Como vimos en el capitulo 8, los niños socialmente rechazados suelen
tener dificultades para registrar los mensajes emocionales y
sociales y, en el caso de que lleguen a percibirlos, muestran un
repertorio de respuestas sumamente restringido.
Uno de
los riesgos principales que corren los niños socialmente rechazados
es la posibilidad de abandonar la escuela. El promedio de abandono
escolar entre los niños rechazados por sus compañeros es entre dos y
ocho veces superior al de los niños populares. Por ejemplo, un
estudio puso de manifiesto que aproximadamente el 25% de los niños
impopulares en la escuela primaria abandonan sus estudios antes de
terminar el instituto, cuando el promedio general es del ~ lo cual
no resulta sorprendente dada la dificultad que puede suponer
permanecer treinta horas semanales en un lugar en el que no le
caemos simpático a nadie.
Hay
dos tendencias emocionales que pueden contribuir a que los niños
terminen marginándose socialmente. Una de ellas, como ya hemos
visto, es la propensión a los arrebatos de cólera y a percibir
hostilidad donde no la hay, y la otra consiste en mostrarse
excesivamente tímido, ansioso y vergonzoso. Pero también tenemos
que decir que, por encima de estos factores temperamentales, los
niños que más tienden a ser relegados —aquéllos cuya reiterada
terquedad hace sentirse incómodos a los demás— son los niños «desconectados».
Una de
las formas en que estos niños se muestran «desconectados» es a
través de las señales emocionales que emiten al mundo exterior. Por
ejemplo, un estudio demostró que los niños con pocos amigos no
sabían emparejar una emoción —como el disgusto o el rechazo, por
ejemplo— con un determinado rostro.
Cuando
se preguntó a los niños de una guardería por la forma en que hacían
nuevos amigos o evitaban las peleas, fueron nuevamente los niños
impopulares —aquéllos con los que los demás no querían jugar—
quienes ofrecieron las respuestas más inapropiadas (la respuesta más
habitual de estos niños, por ejemplo, en el caso de que desearan el
mismo juguete que uno de sus compañeros era la de empujarles o la de
buscar la ayuda de un adulto). Y cuando se pidió a varios niños de
edad más avanzada que escenificaran la tristeza, el enfado o la
desconfianza, fueron también los más impopulares quienes llevaron a
cabo las representaciones menos convincentes. No resulta, pues,
sorprendente que estos niños se sientan incapaces de hacer amigos y
que su incompetencia social termine convirtiéndose en una profecía
autocumplida. En lugar de aprender nuevas estrategias de
aproximación a los demás, estos niños se limitan a repetir una y
otra vez pautas que no funcionaron en el pasado o ensayan otras
nuevas más torpes aún si cabe.
Estos
niños manifiestan un escaso criterio emocional y no se les considera
una compañía agradable ni saben qué hacer para que los demás se
encuentren a gusto con ellos.
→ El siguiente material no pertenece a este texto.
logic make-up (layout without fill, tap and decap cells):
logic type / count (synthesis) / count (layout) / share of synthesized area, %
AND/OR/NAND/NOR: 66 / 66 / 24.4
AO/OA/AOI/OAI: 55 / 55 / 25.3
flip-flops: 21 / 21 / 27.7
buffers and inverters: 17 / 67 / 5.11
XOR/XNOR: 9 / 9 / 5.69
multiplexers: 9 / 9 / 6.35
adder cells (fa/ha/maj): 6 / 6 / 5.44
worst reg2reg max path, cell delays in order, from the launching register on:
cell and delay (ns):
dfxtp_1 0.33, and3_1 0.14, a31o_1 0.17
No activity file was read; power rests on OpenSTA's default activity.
File: src/rtl/btp_presence_reg.sv
module btp_presence_reg #(
  parameter int unsigned VEC_W = btp_pkg::BTP_VEC_W
) (
  input  logic             clk,
  input  logic             rst_n,
  input  logic [VEC_W-1:0] set_mask,
  input  logic             launch_hit,
  output logic [VEC_W-1:0] vec_q,
  output logic             lock_q
);
  logic [VEC_W-1:0] vec_d;
  logic             lock_d;
  logic             vec_en;

  always_comb begin
    vec_en = !lock_q && (set_mask != '0);
    vec_d  = vec_q | set_mask;
    lock_d = lock_q | launch_hit;
  end

  always_ff @(posedge clk or negedge rst_n) begin
    if (!rst_n) begin
      vec_q  <= '0;
      lock_q <= 1'b0;
    end else begin
      if (vec_en) vec_q <= vec_d;
      lock_q <= lock_d;
    end
  end
endmodule

File: src/rtl/btp_read_port.sv
module btp_read_port #(
  parameter int unsigned VEC_W = btp_pkg::BTP_VEC_W
) (
  input  logic             clk,
  input  logic             rst_n,
  input  logic             rd_en,
  input  logic [VEC_W-1:0] vec,
  output logic [VEC_W-1:0] rd_data,
  output logic             rd_valid
);
  always_ff @(posedge clk or negedge rst_n) begin
    if (!rst_n) begin
      rd_data  <= '0;
      rd_valid <= 1'b0;
    end else begin
      if (rd_en) rd_data <= vec;
      rd_valid <= rd_en;
    end
  end
endmodule

File: src/rtl/bus_thread_tracker.sv
module bus_thread_tracker #(
  parameter int unsigned CPU_NUM = btp_pkg::BTP_CPU_NUM,
  parameter int unsigned THR_NUM = btp_pkg::BTP_THR_NUM,
  parameter int unsigned LANE_W  = btp_pkg::BTP_LANE_W,
  parameter int unsigned VEC_W   = btp_pkg::BTP_VEC_W,
  parameter int unsigned FIELD_W = btp_pkg::BTP_FIELD_W,
  parameter int unsigned IDX_LSB = btp_pkg::BTP_IDX_LSB
) (
  input  logic               clk,
  input  logic               rst_n,
  input  logic               obs_valid,
  input  logic [FIELD_W-1:0] obs_tag,
  input  logic [FIELD_W-1:0] obs_attr,
  input  logic               obs_launch,
  input  logic               rd_en,
  output logic [VEC_W-1:0]   rd_data,
  output logic               rd_valid
);
  logic [VEC_W-1:0] set_mask;
  logic             launch_hit;
  logic [VEC_W-1:0] pres_vec;
  logic             lock_flag;

  btp_decode #(
    .CPU_NUM(CPU_NUM), .THR_NUM(THR_NUM), .LANE_W(LANE_W),
    .VEC_W(VEC_W), .FIELD_W(FIELD_W), .IDX_LSB(IDX_LSB)
  ) dec_i (
    .obs_valid (obs_valid),
    .obs_tag   (obs_tag),
    .obs_attr  (obs_attr),
    .obs_launch(obs_launch),
    .set_mask  (set_mask),
    .launch_hit(launch_hit)
  );

  btp_presence_reg #(.VEC_W(VEC_W)) pres_i (
    .clk       (clk),
    .rst_n     (rst_n),
    .set_mask  (set_mask),
    .launch_hit(launch_hit),
    .vec_q     (pres_vec),
    .lock_q    (lock_flag)
  );

  btp_read_port #(.VEC_W(VEC_W)) rd_i (
    .clk     (clk),
    .rst_n   (rst_n),
    .rd_en   (rd_en),
    .vec     (pres_vec),
    .rd_data (rd_data),
    .rd_valid(rd_valid)
  );
endmodule

File: config.mk
export PLATFORM = sky130hd
export DESIGN_NAME = bus_thread_tracker
export DESIGN_NICKNAME = d
export VERILOG_FILES = /design/src/rtl/btp_pkg.sv /design/src/rtl/btp_decode.sv /design/src/rtl/btp_presence_reg.sv /design/src/rtl/btp_read_port.sv /design/src/rtl/bus_thread_tracker.sv
export SDC_FILE = /design/constraint.sdc
export NUM_CORES = 1
export LEC_CHECK = 0
export BUFFER_PORTS_ARGS = -buffer_cell sky130_fd_sc_hd__clkbuf_2
export CAP_MARGIN = 10
export CORE_MARGIN = 5
export CORE_UTILIZATION = 41
export CTS_CLUSTER_DIAMETER = 150
export DETAILED_ROUTE_END_ITERATION = 6
export GPL_ROUTABILITY_DRIVEN = 0
export GPL_TIMING_DRIVEN = 0
export PLACE_DENSITY_LB_ADDON = 0.05
export SLEW_MARGIN = 20
export SYNTH_ARGS = -nofsm -noshare
export SYNTH_HDL_FRONTEND = slang
export SYNTH_SLANG_ARGS = --single-unit
File: constraint.sdc
create_clock -name clk -period 1 [get_ports clk]
set_clock_uncertainty 0.1 [all_clocks]
set_input_delay 0 -clock clk [delete_from_list [all_inputs] [get_ports clk]]
set_output_delay 0 -clock clk [all_outputs]
set_load 0.02 [all_outputs]
[config.mk]
export PLATFORM = sky130hd
export DESIGN_NAME = rgb_ycc_conv
export DESIGN_NICKNAME = d
export VERILOG_FILES = /design/src/rtl/ycc_pkg.sv /design/src/rtl/ycc_wsum.sv /design/src/rtl/ycc_round_sat.sv /design/src/rtl/ycc_strobe_delay.sv /design/src/rtl/rgb_ycc_conv.sv
export SDC_FILE = /design/constraint.sdc
export NUM_CORES = 1
export LEC_CHECK = 0
export BUFFER_PORTS_ARGS = -buffer_cell sky130_fd_sc_hd__buf_2
export CAP_MARGIN = 10
export CORE_MARGIN = 10
export CORE_UTILIZATION = 35
export DETAILED_ROUTE_END_ITERATION = 8
export PLACE_DENSITY = 0.62
export SYNTH_ARGS = -nofsm -noshare
export SYNTH_HDL_FRONTEND = slang
export SYNTH_HIERARCHICAL = 1
export SYNTH_SLANG_ARGS = --single-unit
[constraint.sdc]
create_clock -name clk -period 9.4 [get_ports clk]
set_input_delay 0.94 -clock clk [delete_from_list [all_inputs] [get_ports clk]]
set_output_delay 0.94 -clock clk [all_outputs]
set_load 0.01 [all_outputs]
[src/rtl/ycc_pkg.sv]
package ycc_pkg;

  localparam int NUM_CH  = 3;   // 0: Y, 1: Cb, 2: Cr
  localparam int NUM_TAP = 3;   // 0: R, 1: G, 2: B
  localparam int CH_Y    = 0;

  // Channel weight in units of 1e-4, signed.
  function automatic int weight_e4(input int ch, input int tap);
    int w;
    w = 0;
    case (ch)
      0: case (tap)
           0: w = 2990;
           1: w = 5870;
           default: w = 1140;
         endcase
      1: case (tap)
           0: w = -1687;
           1: w = -3313;
           default: w = 5000;
         endcase
      default: case (tap)
           0: w = 5000;
           1: w = -4187;
           default: w = -813;
         endcase
    endcase
    return w;
  endfunction

  // Weight scaled by 2^frac, rounded half away from zero.
  function automatic int fixed_coef(input int ch, input int tap, input int frac);
    longint w;
    longint mag;
    w   = longint'(weight_e4(ch, tap));
    mag = (((w < 0) ? -w : w) * (longint'(1) << frac) + 64'sd5000) / 64'sd10000;
    return int'((w < 0) ? -mag : mag);
  endfunction

  // Mid-scale chroma bias, already in the scaled domain.
  function automatic int chroma_bias(input int ch, input int pix_w, input int frac);
    return (ch == CH_Y) ? 0 : (1 << (pix_w - 1 + frac));
  endfunction

endpackage

[src/rtl/ycc_wsum.sv]
module ycc_wsum
  import ycc_pkg::*;
#(
  parameter int PIX_W = 8,
  parameter int FRAC  = 13,
  parameter int ACC_W = 23,
  parameter int CH    = 0
) (
  input  logic                           clk,
  input  logic [NUM_TAP*PIX_W-1:0]       taps_in,
  output logic signed [ACC_W-1:0]        sum_q
);

  localparam int PAD = ACC_W - PIX_W;

  logic signed [ACC_W-1:0] prod [NUM_TAP];
  logic signed [ACC_W-1:0] acc;

  for (genvar t = 0; t < NUM_TAP; t++) begin : g_tap
    localparam logic signed [ACC_W-1:0] K = ACC_W'(fixed_coef(CH, t, FRAC));
    assign prod[t] = $signed({{PAD{1'b0}}, taps_in[t*PIX_W +: PIX_W]}) * K;
  end

  always_comb begin
    acc = '0;
    for (int t = 0; t < NUM_TAP; t++) begin
      acc = acc + prod[t];
    end
  end

  // Stage one: registered weighted sum.
  always_ff @(posedge clk) begin
    sum_q <= acc;
  end

endmodule
===== src/rtl/irc_regfile.sv =====
module irc_regfile
    import irc_pkg::*;
#(
    parameter int NUM_IN = 8,
    parameter int SEL_W  = 8
) (
    input  logic                       clk,
    input  logic                       rst,
    input  logic                       wr,
    input  logic [REG_AW-1:0]          addr,
    input  logic [DW-1:0]              wdata,
    input  logic [DW-1:0]              rst_high,
    output logic [DW-1:0]              rdata,
    output logic [NUM_IN-1:0][DW-1:0]  low_tbl,
    output logic [NUM_IN-1:0][DW-1:0]  high_tbl,
    output logic                       eoi_valid,
    output logic [VEC_W-1:0]           eoi_vec
);
    localparam int TBL_DEPTH = TBL_BASE + 2 * NUM_IN;
    localparam logic [DW-1:0] VERSION = {16'(TBL_DEPTH), 16'h0001};
    localparam logic [DW-1:0] LOW_FLAGS =
        DW'((1 << MASK_BIT) | (1 << LVL_BIT) | (1 << POL_BIT));

    acc_e             acc;
    logic [SEL_W-1:0] sel;
    logic             win_wr;

    always_comb begin
        unique case (addr)
            OFS_SEL: acc = ACC_SEL;
            OFS_WIN: acc = ACC_WIN;
            OFS_EOI: acc = ACC_EOI;
            default: acc = ACC_NONE;
        endcase
    end

    assign win_wr    = wr && (acc == ACC_WIN);
    assign eoi_valid = wr && (acc == ACC_EOI);
    assign eoi_vec   = wdata[VEC_W-1:0];

    always_ff @(posedge clk) begin
        if (rst)                          sel <= '0;
        else if (wr && (acc == ACC_SEL))  sel <= wdata[SEL_W-1:0];
    end

    for (genvar n = 0; n < NUM_IN; n++) begin : g_ent
        always_ff @(posedge clk) begin
            if (rst) begin
                low_tbl[n]  <= LOW_FLAGS | DW'(n + 2);
                high_tbl[n] <= rst_high;
            end else if (win_wr) begin
                if (sel == SEL_W'(TBL_BASE + 2 * n))     low_tbl[n]  <= wdata;
                if (sel == SEL_W'(TBL_BASE + 2 * n + 1)) high_tbl[n] <= wdata;
            end
        end
    end

    always_comb begin
        rdata = '0;
        case (acc)
            ACC_SEL: rdata = DW'(sel);
            ACC_WIN: begin
                if (sel == SEL_W'(1)) rdata = VERSION;
                for (int n = 0; n < NUM_IN; n++) begin
                    if (sel == SEL_W'(TBL_BASE + 2 * n))     rdata = low_tbl[n];
                    if (sel == SEL_W'(TBL_BASE + 2 * n + 1)) rdata = high_tbl[n];
                end
            end
            default: rdata = '0;
        endcase
    end


    oob_write_ignored_chk: assert property (@(posedge clk) disable iff (rst)
        (win_wr && (32'(sel) >= 32'(TBL_DEPTH) || 32'(sel) < 32'(TBL_BASE)))
        |=> ($stable(low_tbl) && $stable(high_tbl)));

endmodule


===== src/rtl/irc_pend.sv =====
module irc_pend
    import irc_pkg::*;
#(
    parameter int NUM_IN = 8
) (
    input  logic                       clk,
    input  logic                       rst,
    input  logic [NUM_IN-1:0]          irq_in,
    input  logic [NUM_IN-1:0][DW-1:0]  low_tbl,
    input  logic [NUM_IN-1:0][DW-1:0]  high_tbl,
    input  logic                       eoi_valid,
    input  logic [VEC_W-1:0]           eoi_vec,
    input  logic [NUM_IN-1:0]          grant,
    output logic [NUM_IN-1:0]          pend,
    output logic [NUM_IN-1:0]          req
);
    localparam int IDX_W = $clog2(NUM_IN);

    logic [NUM_IN-1:0] irq_q, rise, fall, pend_nx, req_nx, armed;

    assign rise = irq_in & ~irq_q;
    assign fall = ~irq_in & irq_q;

    for (genvar n = 0; n < NUM_IN; n++) begin : g_arm
        assign armed[n] = !low_tbl[n][MASK_BIT] && (high_tbl[n] != '0);
    end

    always_comb begin
        pend_nx = pend;
        req_nx  = req & ~grant;
        if (eoi_valid) begin
            for (int n = 0; n < NUM_IN; n++)
                if (low_tbl[n][VEC_W-1:0] == eoi_vec)
                    pend_nx[low_tbl[n][IDX_W-1:0]] = 1'b0;
        end
        for (int n = 0; n < NUM_IN; n++) begin
            if (fall[n] || (rise[n] && !armed[n])) begin
                pend_nx[low_tbl[n][IDX_W-1:0]] = 1'b0;
            end else if (rise[n]) begin
                pend_nx[low_tbl[n][IDX_W-1:0]] = 1'b1;
                if (!pend[low_tbl[n][IDX_W-1:0]]) req_nx[n] = 1'b1;
            end
        end
    end

    always_ff @(posedge clk) begin
        if (rst) begin
            irq_q <= '0;
            pend  <= '0;
            req   <= '0;
        end else begin
            irq_q <= irq_in;
            pend  <= pend_nx;
            req   <= req_nx;
        end
    end


    pend_clear_after_reset_chk: assert property (@(posedge clk) disable iff (rst)
        $past(rst) |-> (pend == '0));


    pend_set_needs_rise_chk: assert property (@(posedge clk) disable iff (rst)
        (|(pend & ~$past(pend))) |-> $past(|(irq_in & ~irq_q)));

endmodule
[src/rtl/pgtrk_classify.sv]
module pgtrk_classify #(
  parameter int ROW_W = 15
) (
  input  logic             retain_en,
  input  logic             entry_open,
  input  logic [ROW_W-1:0] stored_row,
  input  logic [ROW_W-1:0] req_row,
  output pgtrk_pkg::pg_result_e result
);
  import pgtrk_pkg::*;
  always_comb begin
    if (!retain_en || !entry_open) result = PG_IDLE;
    else if (stored_row == req_row) result = PG_HIT;
    else                            result = PG_CONFLICT;
  end
endmodule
Por ejemplo, la observación del juego
de estos niños impopulares demostró una mayor tendencia que el resto
a hacer trampas, enfadarse y dejar de jugar cuando perdían, o
jactarse y fanfarronear cuando ocurría lo contrario. Está claro que
todos los niños quieren ganar, pero la mayor parte de ellos son
capaces de refrenar sus reacciones emocionales de modo que no
afecten a la relación con sus compañeros de juego.
Pero
aunque los niños emocionalmente sordos —los niños que tienen
dificultades para registrar y responder a las emociones— suelen
convertirse en marginados sociales, existen muchos otros niños que
atraviesan por períodos transitorios de rechazo que no terminan
abocándoles a un horizonte tan sombrío. En cualquier caso, el
desolador estatus que acompaña a quienes son objeto del rechazo
constante durante los años de escuela se agudiza con el paso del
tiempo, incrementando así su grado de marginación social. Hay que
tener en cuenta que es en el crisol de la amistad y en el bullicio
del juego en donde se forjan las habilidades emocionales y sociales
que condicionan las relaciones que el ser humano sostiene a lo largo
de toda su vida. Es evidente, pues, que los niños que son excluidos
de este ámbito de aprendizaje no cuentan con las mismas
posibilidades que los demás.
Es
comprensible que los niños rechazados experimenten miedo y ansiedad
y se sientan deprimidos y aislados De hecho, el grado de popularidad
de los niños de tercer curso ha demostrado ser un mejor predictor de
los problemas de salud mental que pueden presentar alrededor de los
dieciocho años que cualquier otro dato, como las calificaciones
escolares, el rendimiento académico, el CI e incluso los resultados
de los test psicológicos, como ya hemos visto anteriormente, los
niños que tienen pocos amigos terminan convirtiéndose en solitarios
crónicos que, de mayores, correrán más riesgos de contraer
determinadas enfermedades y de sufrir una muerte anticipada.
Como
afirma el psicoanalista Harry Stack Sullivan, las relaciones
tempranas que sostenemos con nuestros mejores amigos del mismo sexo
nos ensenan a navegar en el mundo de las relaciones íntimas (a
dirimir las diferencias y a compartir nuestros sentimientos más
profundos). Pero los niños rechazados disponen de muchas menos
ocasiones que sus compañeros para poder entablar una amistad íntima
en los años de la escuela primaria perdiendo así una oportunidad
crucial para su desarrollo emocional. En este sentido, tener un
amigo —aunque sólo sea uno e iincluso aunque esa amistad no sea muy
sólida— puede suponer, a la larga, una extraordinaria diferencia.
EL
APRENDIZAJE DE LA AMISTAD
Pero
existe una puerta abierta a la esperanza para los niños rechazados.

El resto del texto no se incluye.